Alors que le disque est bon, acceptable et relève de l’expression d’une liberté artistique pleine et entière (avec ses qualités et ses défauts), Geffen demande à Cobain de reprendre le mixage et l’enregistrement et renvoie le tout à l’atelier. Cobain, homme de doute, se rallie assez vite au jugement des autres et remet lui-même en cause un travail pourtant accompli. Cela crispe Cobain qui s’en sortira en remixant deux morceaux pour les rendre plus attractifs. La pochette (avec un fœtus au revers) vaut au groupe son lot de polémiques et une interdiction de diffusion renforcée par la présence du beau Rape Me qui deviendra post mortem l’un des morceaux les plus connus du groupe. Une version spéciale est imprimée sans le fœtus et avec un morceau rebaptisé Waif Me. Cobain accepte ces compromis de bonne grâce, même s’il en retirera un sentiment exacerbé de frustration et la certitude d’œuvrer dans l’adversité, pour permettre aux adolescents de trouver le disque partout. Le reste de l’histoire du disque appartient à l’histoire du rock, à l’image du remarquable clip réalisé par Anton Corbijn pour le single Heart-Shaped Box.

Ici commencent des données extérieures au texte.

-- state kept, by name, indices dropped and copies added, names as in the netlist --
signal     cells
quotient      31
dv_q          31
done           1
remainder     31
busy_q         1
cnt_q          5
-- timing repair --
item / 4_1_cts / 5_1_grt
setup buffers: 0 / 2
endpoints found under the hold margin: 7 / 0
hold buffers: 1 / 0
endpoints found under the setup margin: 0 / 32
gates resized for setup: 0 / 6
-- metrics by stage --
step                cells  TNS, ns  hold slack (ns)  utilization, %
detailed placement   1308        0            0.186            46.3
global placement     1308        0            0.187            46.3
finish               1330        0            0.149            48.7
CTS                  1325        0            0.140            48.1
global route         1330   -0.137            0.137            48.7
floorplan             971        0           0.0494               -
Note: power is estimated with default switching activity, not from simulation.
[config.mk]
export PLATFORM = sky130hd
export DESIGN_NAME = ip_option_field_generator
export DESIGN_NICKNAME = d
export VERILOG_FILES = /design/src/hw/rtl/iofg_pkg.sv /design/src/hw/rtl/iofg_front.sv /design/src/hw/rtl/iofg_queue.sv /design/src/hw/rtl/iofg_back.sv /design/src/hw/rtl/ip_option_field_generator.sv
export SDC_FILE = /design/constraint.sdc
export NUM_CORES = 1
export LEC_CHECK = 0
export BUFFER_PORTS_ARGS = -buffer_cell sky130_fd_sc_hd__buf_2
export CAP_MARGIN = 20
export CORE_ASPECT_RATIO = 2
export CORE_UTILIZATION = 40
export CTS_CLUSTER_SIZE = 12
export DETAILED_ROUTE_END_ITERATION = 12
export GPL_ROUTABILITY_DRIVEN = 0
export PLACE_DENSITY = 0.6
export SYNTH_ARGS = -nofsm -noshare
export SYNTH_HDL_FRONTEND = slang
export SYNTH_SLANG_ARGS = --single-unit
[constraint.sdc]
create_clock -name aclk -period 3.6 [get_ports aclk]
set_clock_uncertainty 0.15 [all_clocks]
set_input_delay 0.54 -clock aclk [delete_from_list [all_inputs] [get_ports aclk]]
set_output_delay 0.54 -clock aclk [all_outputs]
set_load 0.01 [all_outputs]
[src/hw/rtl/c2d_pkg.sv]
// Shared types and constants of the 3x3 convolution unit.
// No dependencies; used by the cell, the filter, the top level and the testbench.
package c2d_pkg;

   localparam int MAX_WIDTH_DEF = 2048;
   localparam int FRAC_BITS_DEF = 8;
   localparam int DIM_W         = 12;
   localparam int WT_W          = 36;
   localparam int WEIGHT_W      = 12;
   localparam int PIX_W         = 8;
   localparam int POS_W         = 11;
   localparam int ROW_LIMIT     = 2048;
   localparam int FIFO_DEPTH    = 8;
   localparam int NUM_CELLS     = 2;
   localparam int NUM_JOBS      = 4;

   localparam logic [2:0] CSR_FRAME_WIDTH    = 3'd0;
   localparam logic [2:0] CSR_FRAME_HEIGHT   = 3'd1;
   localparam logic [2:0] CSR_WEIGHTS_TOP    = 3'd2;
   localparam logic [2:0] CSR_WEIGHTS_MID    = 3'd3;
   localparam logic [2:0] CSR_WEIGHTS_BOTTOM = 3'd4;

   localparam logic [DIM_W-1:0] FRAME_WIDTH_RST  = 12'd640;
   localparam logic [DIM_W-1:0] FRAME_HEIGHT_RST = 12'd480;
   localparam logic [WT_W-1:0]  WEIGHTS_MID_RST  = 36'h000100000;

   // one column of the window: [0] oldest row, [2] newest row
   typedef logic [2:0][PIX_W-1:0] column_type;

   // one input step with all its pending results
   typedef struct packed {
      logic [8:0][PIX_W-1:0] pix;   // [age*3 + slot], age 0 newest column
      logic [NUM_JOBS-1:0]   jobs;  // bit0 above/left, bit1 above/this, bit2 this/left, bit3 this/this
      logic                  r_ge1;
      logic                  r_ge2;
      logic                  c_ge1;
      logic                  c_ge2;
      logic [POS_W-1:0]      x0;
      logic [POS_W-1:0]      x1;
      logic [POS_W-1:0]      t0;
      logic [POS_W-1:0]      t1;
   } rec_type;

endpackage

[src/hw/rtl/c2d_cell.sv]
// One window cell: holds one pixel column and hands it to the next cell.
// Depends on c2d_pkg.
module c2d_cell (
   input  logic               clock,
   input  logic               reset,
   input  logic               shift,
   input  c2d_pkg::column_type col_in,
   output c2d_pkg::column_type col_out
);
   import c2d_pkg::*;

   column_type col_ff;

   always_ff @(posedge clock) begin
      if (reset) begin
         col_ff <= '0;
      end else if (shift) begin
         col_ff <= col_in;
      end
   end

   assign col_out = col_ff;
endmodule

[config.mk]
export PLATFORM = sky130hd
export DESIGN_NAME = c2d_cell
export DESIGN_NICKNAME = d
export VERILOG_FILES = /design/src/hw/rtl/c2d_pkg.sv /design/src/hw/rtl/c2d_cell.sv
export SDC_FILE = /design/constraint.sdc
export NUM_CORES = 1
export LEC_CHECK = 0
export ABC_AREA = 1
export BUFFER_PORTS_ARGS = -buffer_cell sky130_fd_sc_hd__buf_2
export CORE_MARGIN = 1
export CORE_UTILIZATION = 30
export DETAILED_ROUTE_END_ITERATION = 7
export GPL_ROUTABILITY_DRIVEN = 0
export PLACE_DENSITY_LB_ADDON = 0.3
export SYNTH_ARGS = -nofsm -noshare
export SYNTH_HDL_FRONTEND = slang
export SYNTH_SLANG_ARGS = --single-unit
[constraint.sdc]
create_clock -name clock -period 0.8 [get_ports clock]
set_input_delay 0.08 -clock clock [delete_from_list [all_inputs] [get_ports clock]]
set_output_delay 0.08 -clock clock [all_outputs]
set_load 0.05 [all_outputs]
==> impl_metrics.tcl <==
set metrics [dict create \
    status "finished with violations" \
    violations "setup timing" \
    grt_pass1_vias 856 \
    core_region_area_um2 3078 \
    synthSimpleGateAreaFrac_pct 36.59 \
    globalRouteMet1Util_pct 16.24 \
    syn_to_final_growth_pct 63.53 \
    clk_latency_ns 0.31 \
    grt-busiest-layer "met2" \
    grt_use_met3_pct 2.620 \
    critPathTopFamily "flip-flops" \
    die_width_um 59.29 \
    path_buf_inv 1 \
    antenna_found_initial 0 \
    yosysWarnings 0 \
    synth_area_leaders "dfxtp_1, nand2_1, nor2_1, inv_1, buf_6" \
    hold_class "in2reg" \
    synth_nets 179 \
    cts_tree "done" \
    fp-row-count 20 \
    grt_setup_unrepaired "true" \
    die_h_um 59.29 \
    powerDensity_nw_per_um2 1770 \
    netlist_instances 152 \
    vias 949 \
    yosysSeqAreaShare_pct 48.79 \
    start_util_pct 31.99 \
    drtIter0Drc 16 \
    root_buffer "clkbuf_4" \
    setup_ws_ns -0.1130 \
    synthesis.area_um2 984.7 \
    finalMaxSlewViolations 0 \
    ant_nets 0 \
    nets 233 \
    cts_buffers 3 \
    clock-sinks 24 \
    leakagePower_nw 0.8983 \
    largest_reg_flops 24 \
    wl_per_cell_um 8.574 \
    slew_headroom_pct 90.91 \
    max_stage_delay_ns 0.38 \
    fp.dieArea_um2 3515 \
    end_kind "output port" \
    dr.pass1.iters 3 \
    grt_pass1_wl_um 3512 \
    fillerInstances 326 \
    dpl.hpwl_um 1368 \
    fin_area_um2 1610 \
    tightest_slew_ns 0.1363 \
    vdd_drop_max_uv 705.6 \
    crit_type "reg2out" \
    worst_ep_arrival_time_ns 0.83 \
    finalCritPeriodShare_pct 114.1 \
    synth_adder_area_share_pct 0 \
    critPathSlowestCell "dfxtp_2" \
    grt_max_degree 29 \
    synth.ff_latch_count 24 \
    drt_drc_violations_left 0 \
    synth-compound-area-share_pct 0 \
    register_area_um2 510.5 \
    worstSetupStartpointType "flip-flop" \
    cts_hold_buffers 0 \
    via_per_inst 3.811 \
    cts_max_level 1 \
    drive_gt1_share_pct 40.98 \
    synth_top_family_by_area "simple AND/OR/NAND/NOR gates" \
    clk_pin_slew_ns 0.14 \
    gr-usage-all-layers_pct 13.00 \
    placed_area_um2 1330 \
    avgSynthCellArea_um2 6.478 \
    hold_viol_final 0 \
    yosysUniqueCellTypes 7 \
    grt.met2_usage_pct 21.83 \
    num_antenna_cells 0 \
    tns_ns -2.475 \
    fmax_mhz 1095 \
    yosysTopAreaCell "dfxtp_1" \
    synth_top_area_share_pct 48.79 \
    worstPathMaxFanout 2 \
    cts_max_path_buffers 2 \
    num_io_pins 51 \
    setup-violations-final 24 \
    period_needed_ns 0.9130 \
    crit_chain "buf_8" \
    finalWirelength_um 2135 \
    finClkSkew_ns 0 \
    port_buffers 50 \
    multiInputGateArea_um2 360.3 \
    cap_violations 0 \
    synthXorXnorAreaFrac_pct 0 \
    synthMuxAreaShare_pct 0 \
    overflow 0 \
    required_ns 0.72 \
]
[area by class of cell]
| class | count | share of cell area, % |
|---|---|---|
| repair buffers | 56 | 34.42 |
| flip-flops and latches | 24 | 31.70 |
| multi-input cells | 96 | 22.38 |
| inverters | 25 | 5.828 |
| well taps | 44 | 3.419 |
| clock buffers | 4 | 2.253 |
[worst paths after layout]
kind	start	endpoint	slack [ns]	depth (start not counted)
worst max-delay path	col_out[19]	col_out[19]	-0.11	1
worst min-delay path	col_in[4]	col_out[4]	0.03	5
worst max register to register	col_out[5]	col_out[5]	0.10	3
worst min register to register	col_out[20]	col_out[20]	0.49	2
[logic make-up (layout without fill, tap and decap cells)]
logic type    count (synthesis)  in the layout
flops                        24             24
simple gates                 96             96
buf+inv                      32             85
[timing repair]
action	CTS	global route
resized for setup	55	12
pin swaps	0	0
endpoints found under the setup margin	24	24
buffers inserted	0	3
[per-stage QoR]
| step | power (mW) | setup slack [ns] | hold WS, ns | cells | util (%) |
|---|---|---|---|---|---|
| CTS | 2.830 | -0.1326 | 0.01869 | 246 | 50.12 |
| global placement | 2.035 | 0.1361 | 0.3634 | 242 | 43.21 |
| global route | 3.042 | -0.1704 | 0.006664 | 249 | 52.32 |
| floorplan | 1.853 | 0.1007 | 0.2608 | 152 | - |
| detailed placement | 2.038 | 0.1256 | 0.3703 | 242 | 43.21 |
| finish | 2.850 | -0.1130 | 0.03415 | 249 | 52.32 |
[cell usage after synthesis]
master	n
buf_2	4
buf_4	1
buf_6	2
dfxtp_1	24
inv_1	25
nand2_1	48
nor2_1	48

In Utero doit-il être considéré comme le chef d’œuvre du groupe ? Certains le pensent. On lui préfère largement Nevermind, tout simplement parce que les chansons sont plus faciles à retenir, plus efficaces et les textes mieux soignés. Toujours est-il que le petit livre de Palem Candillier se lit avec un grand plaisir. Constitué du traditionnel titre à titre que propose la collection, le livre prend le temps d’analyser les textes et de mettre en avant la singularité de chaque morceau. L’introduction qui revient sur le contexte de création du disque est intéressante et permet (ce qu’on lui demande) de situer plus justement un disque dont la portée a été évidemment modifiée et recouverte par le suicide de Cobain. La lisibilité du tout est parfois brouillée par des explications trop courtes ou rédigées de façon obscures mais l’ensemble est documenté, agréable à lire et très instructif.
Ce Nirvana In Utero ravira aussi bien les fans hardcore (apportant sans doute matière à débat) que ceux qui s’intéressent à tout ça de loin. C’est bien ce qu’on peut attendre d’un tel livre : le contrat est rempli.